群馬県みなかみ町の民家などで20匹以上の猫に水や餌を与えずに放置して死なせた動物愛護法違反の疑いで、今月8日、埼玉県行田市の無職の男(46)が県警生活環境課と沼田署に逮捕された。元神奈川県警刑事で犯罪ジャーナリストの小川泰平氏は10日、当サイトの取材に対し、動物虐待への法の適用などについて解説した。
逮捕容疑は、2018年10月から昨年9月までの約1年間、容疑者が借りていた同町の空き家2棟に複数の猫を閉じ込めて死なせた疑い。少なくとも計20匹の猫の死骸が放置されているのを、地元で動物愛護活動を行うNPO法人の人たちが見つけ、警察に告発していた。
部屋には大量のふんや毛が残り、猫の死体は白骨化や腐敗が進んでいたため、実際は確認された以上の数が死亡したと考えられている。容疑者は、猫が屋外に出られないよう、部屋の扉は外側から釘や針金などで固定してあったという。
小川氏は「たとえ、直接に危害を加えていなくても、部屋に閉じ込めて水やエサも与えずに放置しておけば死ぬということが分かっているはずで、動物虐待に変わりはない」と指摘した。
今回の逮捕容疑となった動物愛護法は今年6月から改正法が施行され、動物殺傷は厳罰化されたが、小川氏は「犯罪事実がそれ以前のものなので改正法は適用されません。遡及処罰の禁止となります。つまり、法の不遡及とは、法令の効力はその法の施行時以前には遡って適用されないという法の一般原則なのです」と説明した。
今回の事件では適用されないが、今後、改正法によって量刑はどのように変わっていくのだろうか。
小川氏は「動物虐待や殺害は、器物損壊罪で『3年以下の懲役または30万円以下の罰金』となるか、動物愛護法で『2年以下の懲役または200万円以下の罰金』でしたが、改正法で『5年以下の懲役または500万円以下の罰金』となりました。器物損壊罪という通り、動物を殺しても物を壊すのと同じで、罰金の額もかなり低い。改正動物愛護法で厳罰化されたとはいえ、人間の場合は複数人を殺害すれば死刑を求刑されて執行される可能性があるのに、動物を複数殺してもこのくらいで済んでしまうので、まだ軽いと個人的には思います」と見解を語った。

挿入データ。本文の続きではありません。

Background: an optimization exercise with open tools, aiming at small area. Do not read the settings as production practice. The RTL was checked by simulation tests, not by an equivalence proof against the original design. The clock port is modelled as an ideal driver; clocking choices that lean on that would not hold on a real chip. No activity file was given, so power comes from the tool's default toggle rates.

==> branch lagoon <==
==> flow/design.v <==
module conv_buffer_5x5 (
    input clk,
    input reset,
    input [7:0] pixel_in,
    input valid_in,
    output [199:0] window,
    output reg window_valid
);
localparam N = 4 * 32 + 5;
reg [8*N-1:0] sr;       
reg [9:0] pos;          
always @(posedge clk) begin
    if (valid_in)
        sr <= {sr[8*N-9:0], pixel_in};
end
always @(posedge clk) begin
    if (reset) begin
        pos <= 10'd0;
        window_valid <= 1'b0;
    end else if (valid_in) begin
        pos <= pos + 10'd1;
        window_valid <= (pos[9:7] != 3'd0) && (pos[4:2] != 3'd0);
    end
end
genvar k, j;
generate
    for (k = 0; k < 5; k = k + 1) begin : g_row
        for (j = 0; j < 5; j = j + 1) begin : g_col
            assign window[199 - 8*(5*k + j) -: 8] = sr[8*(32*(4-k) + (4-j)) +: 8];
        end
    end
endgenerate
endmodule
==> flow/run.sh <==
#!/bin/bash
# synth_recipe.tcl (not shown) runs the flow's synth.tcl, then flattens the netlist and writes it again
# the make line also repeats each setting of config.mk as NAME=value (left out here)
make -C /OpenROAD-flow-scripts/flow DESIGN_CONFIG=/design/flow/config.mk WORK_HOME=/design/flow/orfs CLKGATE_MAP_FILE= SYNTH_SCRIPT=/design/flow/synth_recipe.tcl finish
==> flow/config.mk <==
export PLATFORM = sky130hd
export DESIGN_NAME = conv_buffer_5x5
export DESIGN_NICKNAME = conv_buffer_5x5
export VERILOG_FILES = /design/flow/design.v
export SDC_FILE = /design/flow/constraint.sdc
export NUM_CORES = 4
export LEC_CHECK = 0
export CAP_MARGIN = 20
export CORE_MARGIN = 2
export CORE_UTILIZATION = 40
export SLEW_MARGIN = 20
==> flow/constraint.sdc <==
create_clock -name core_clock -period 6.0 [get_ports {clk}]
set_input_delay 1.2000 -clock core_clock [delete_from_list [all_inputs] [get_ports {clk}]]
set_output_delay 1.2000 -clock core_clock [all_outputs]
set_load 0.01 [all_outputs]
==> branch maple: changes against branch lagoon <==
==> flow/design.v, changed modules only <==
module cb5_nsel (
    input en,
    input en_n,
    input a,
    input q,
    output y
);
    assign y = ~((q | en) & (a | en_n));
endmodule
module cb5_nsel8 (
    input en,
    input en_n,
    input [7:0] a,
    input [7:0] q,
    output [7:0] y
);
    genvar b;
    generate
        for (b = 0; b < 8; b = b + 1) begin : g_bit
            cb5_nsel u (.en(en), .en_n(en_n), .a(a[b]), .q(q[b]), .y(y[b]));
        end
    endgenerate
endmodule
module cb5_sel (
    input en,
    input en_n,
    input a,
    input q,
    output y
);
    assign y = (a & en) | (q & en_n);
endmodule
module cb5_sel8 (
    input en,
    input en_n,
    input [7:0] a,
    input [7:0] q,
    output [7:0] y
);
    genvar b;
    generate
        for (b = 0; b < 8; b = b + 1) begin : g_bit
            cb5_sel u (.en(en), .en_n(en_n), .a(a[b]), .q(q[b]), .y(y[b]));
        end
    endgenerate
endmodule
module conv_buffer_5x5 (
    input clk,
    input reset,
    input [7:0] pixel_in,
    input valid_in,
    output [199:0] window,
    output reg window_valid
);
localparam N = 4 * 32 + 5;
reg [8*N-1:0] s;        
wire [8*N-1:0] s_nx;
reg flip;
reg [9:0] pos;          
wire en = valid_in;
wire en_n = ~valid_in;
always @(posedge clk) begin
    if (reset)
        flip <= 1'b0;
    else
        flip <= flip ^ en_n;
end
always @(posedge clk)
    s <= s_nx;
genvar g;
generate
    for (g = 0; g < N; g = g + 1) begin : g_st
        if (g == 0) begin : g_in
            cb5_sel8 u (.en(en), .en_n(en_n), .a(pixel_in), .q(s[7:0]), .y(s_nx[7:0]));
        end else if ((g % 32) < 5 && (g % 32) != 0) begin : g_tap
            cb5_sel8 u (.en(en), .en_n(en_n), .a(s[8*g-8 +: 8]), .q(s[8*g +: 8]),
                       .y(s_nx[8*g +: 8]));
        end else if ((g % 32) == 0) begin : g_exit
            cb5_sel8 u (.en(en), .en_n(en_n), .a(s[8*g-8 +: 8] ^ {8{~flip}}),
                       .q(s[8*g +: 8]), .y(s_nx[8*g +: 8]));
        end else if ((g % 32) == 5) begin : g_enter
            cb5_nsel8 u (.en(en), .en_n(en_n), .a(s[8*g-8 +: 8] ^ {8{flip}}),
                        .q(s[8*g +: 8]), .y(s_nx[8*g +: 8]));
        end else begin : g_seg
            cb5_nsel8 u (.en(en), .en_n(en_n), .a(s[8*g-8 +: 8]), .q(s[8*g +: 8]),
                        .y(s_nx[8*g +: 8]));
        end
    end
endgenerate
always @(posedge clk) begin
    if (reset) begin
        pos <= 10'd0;
        window_valid <= 1'b0;
    end else if (valid_in) begin
        pos <= pos + 10'd1;
        window_valid <= (pos[9:7] != 3'd0) && (pos[4:2] != 3'd0);
    end
end
genvar k, j;
generate
    for (k = 0; k < 5; k = k + 1) begin : g_row
        for (j = 0; j < 5; j = j + 1) begin : g_col
            assign window[199 - 8*(5*k + j) -: 8] = s[8*(32*(4-k) + (4-j)) +: 8];
        end
    end
endgenerate
endmodule
==> flow/flow/run.sh (new file) <==
#!/bin/bash
# Standard layout, with buf_1 port buffers and a clock tree of small buffers
# without dummy loads. make's full output goes to flow.log.
set -euo pipefail
export BUFFER_PORTS_ARGS="-buffer_cell sky130_fd_sc_hd__buf_1"
export CTS_ARGS="-sink_clustering_enable -repair_clock_nets -dont_use_dummy_load -buf_list {sky130_fd_sc_hd__clkbuf_4} -sink_clustering_size 12 -sink_clustering_max_diameter 40"
bash standard.sh > flow.log 2>&1
==> flow/standard.sh (new file) <==
#!/bin/bash
# synth_recipe.tcl (not shown) runs the flow's synth.tcl, then flattens the netlist and writes it again
# the make line also repeats each setting of config.mk as NAME=value (left out here)
make -C /OpenROAD-flow-scripts/flow DESIGN_CONFIG=/design/flow/config.mk WORK_HOME=/design/flow/orfs CLKGATE_MAP_FILE= SYNTH_SCRIPT=/design/flow/synth_recipe.tcl "${@:-finish}"
Settings changed: CAP_MARGIN 20 to 0, SLEW_MARGIN 20 to 0, SYNTH_HIERARCHICAL set to 1, SYNTH_MINIMUM_KEEP_SIZE set to 0.
removed: flow/run.sh
==> comparison <==
- Of branch maple and branch lagoon, branch lagoon has the higher clock power (gap 53%, measured against branch lagoon).
- Wire length: branch maple is higher than branch lagoon (23%).
- Against branch lagoon, the worst setup slack of branch maple is worse by 0.0017 ns.
- Flip-flop and latch count: branch maple is higher than branch lagoon (1).
- Against branch lagoon, the sequential power of branch maple is higher by about 2%.
- Of branch lagoon and branch maple, branch lagoon has the higher utilization (gap 4.7 points).
This is an optimization exercise on Yosys and OpenROAD, whose aim is small area, a short achievable clock period and few clock cycles per item, not a production implementation.
Where RTL was checked, it was by simulation tests only, not by an equivalence proof against the original.
No activity file was given, so power comes from the tool's default toggle rates.

==> flow/design.v <==
module dd_cell (
        input  logic [3:0] s,
        output logic       c,
        output logic [2:0] m
    );
	assign c    = s[3] | (s[2] & (s[1] | s[0]));
	assign m[2] = (s[2] & ~s[1] & ~s[0]) | (s[3] & s[0]);
	assign m[1] = (s[1] & (~s[2] | s[0])) | (s[3] & ~s[0]);
	assign m[0] = (~s[3] & ~s[2] & s[0]) | (s[2] & s[1] & ~s[0]) | (s[3] & ~s[0]);
endmodule
module dd_cell_top (
        input  logic [3:0] s,
        output logic [2:0] m
    );
	assign m[2] = (s[2] & ~s[1] & ~s[0]) | (s[3] & s[0]);
	assign m[1] = (s[1] & (~s[2] | s[0])) | (s[3] & ~s[0]);
	assign m[0] = (~s[3] & ~s[2] & s[0]) | (s[2] & s[1] & ~s[0]) | (s[3] & ~s[0]);
endmodule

小川氏は「現場の写真を見ましたが、言葉では語れない、記事にも書けないくらい悲惨なものでした。動物の『殺処分ゼロ』などが政策に打ち出されて支持されるような世の中でも、実際には虐待があり、つらい思いをしているペットや飼い主がいることも事実。今回は地元で動物愛護活動をされている人たちの努力で容疑者の逮捕に至りましたが、厳罰化と共に、動物の命を考えていく社会になって欲しい」と呼びかけた。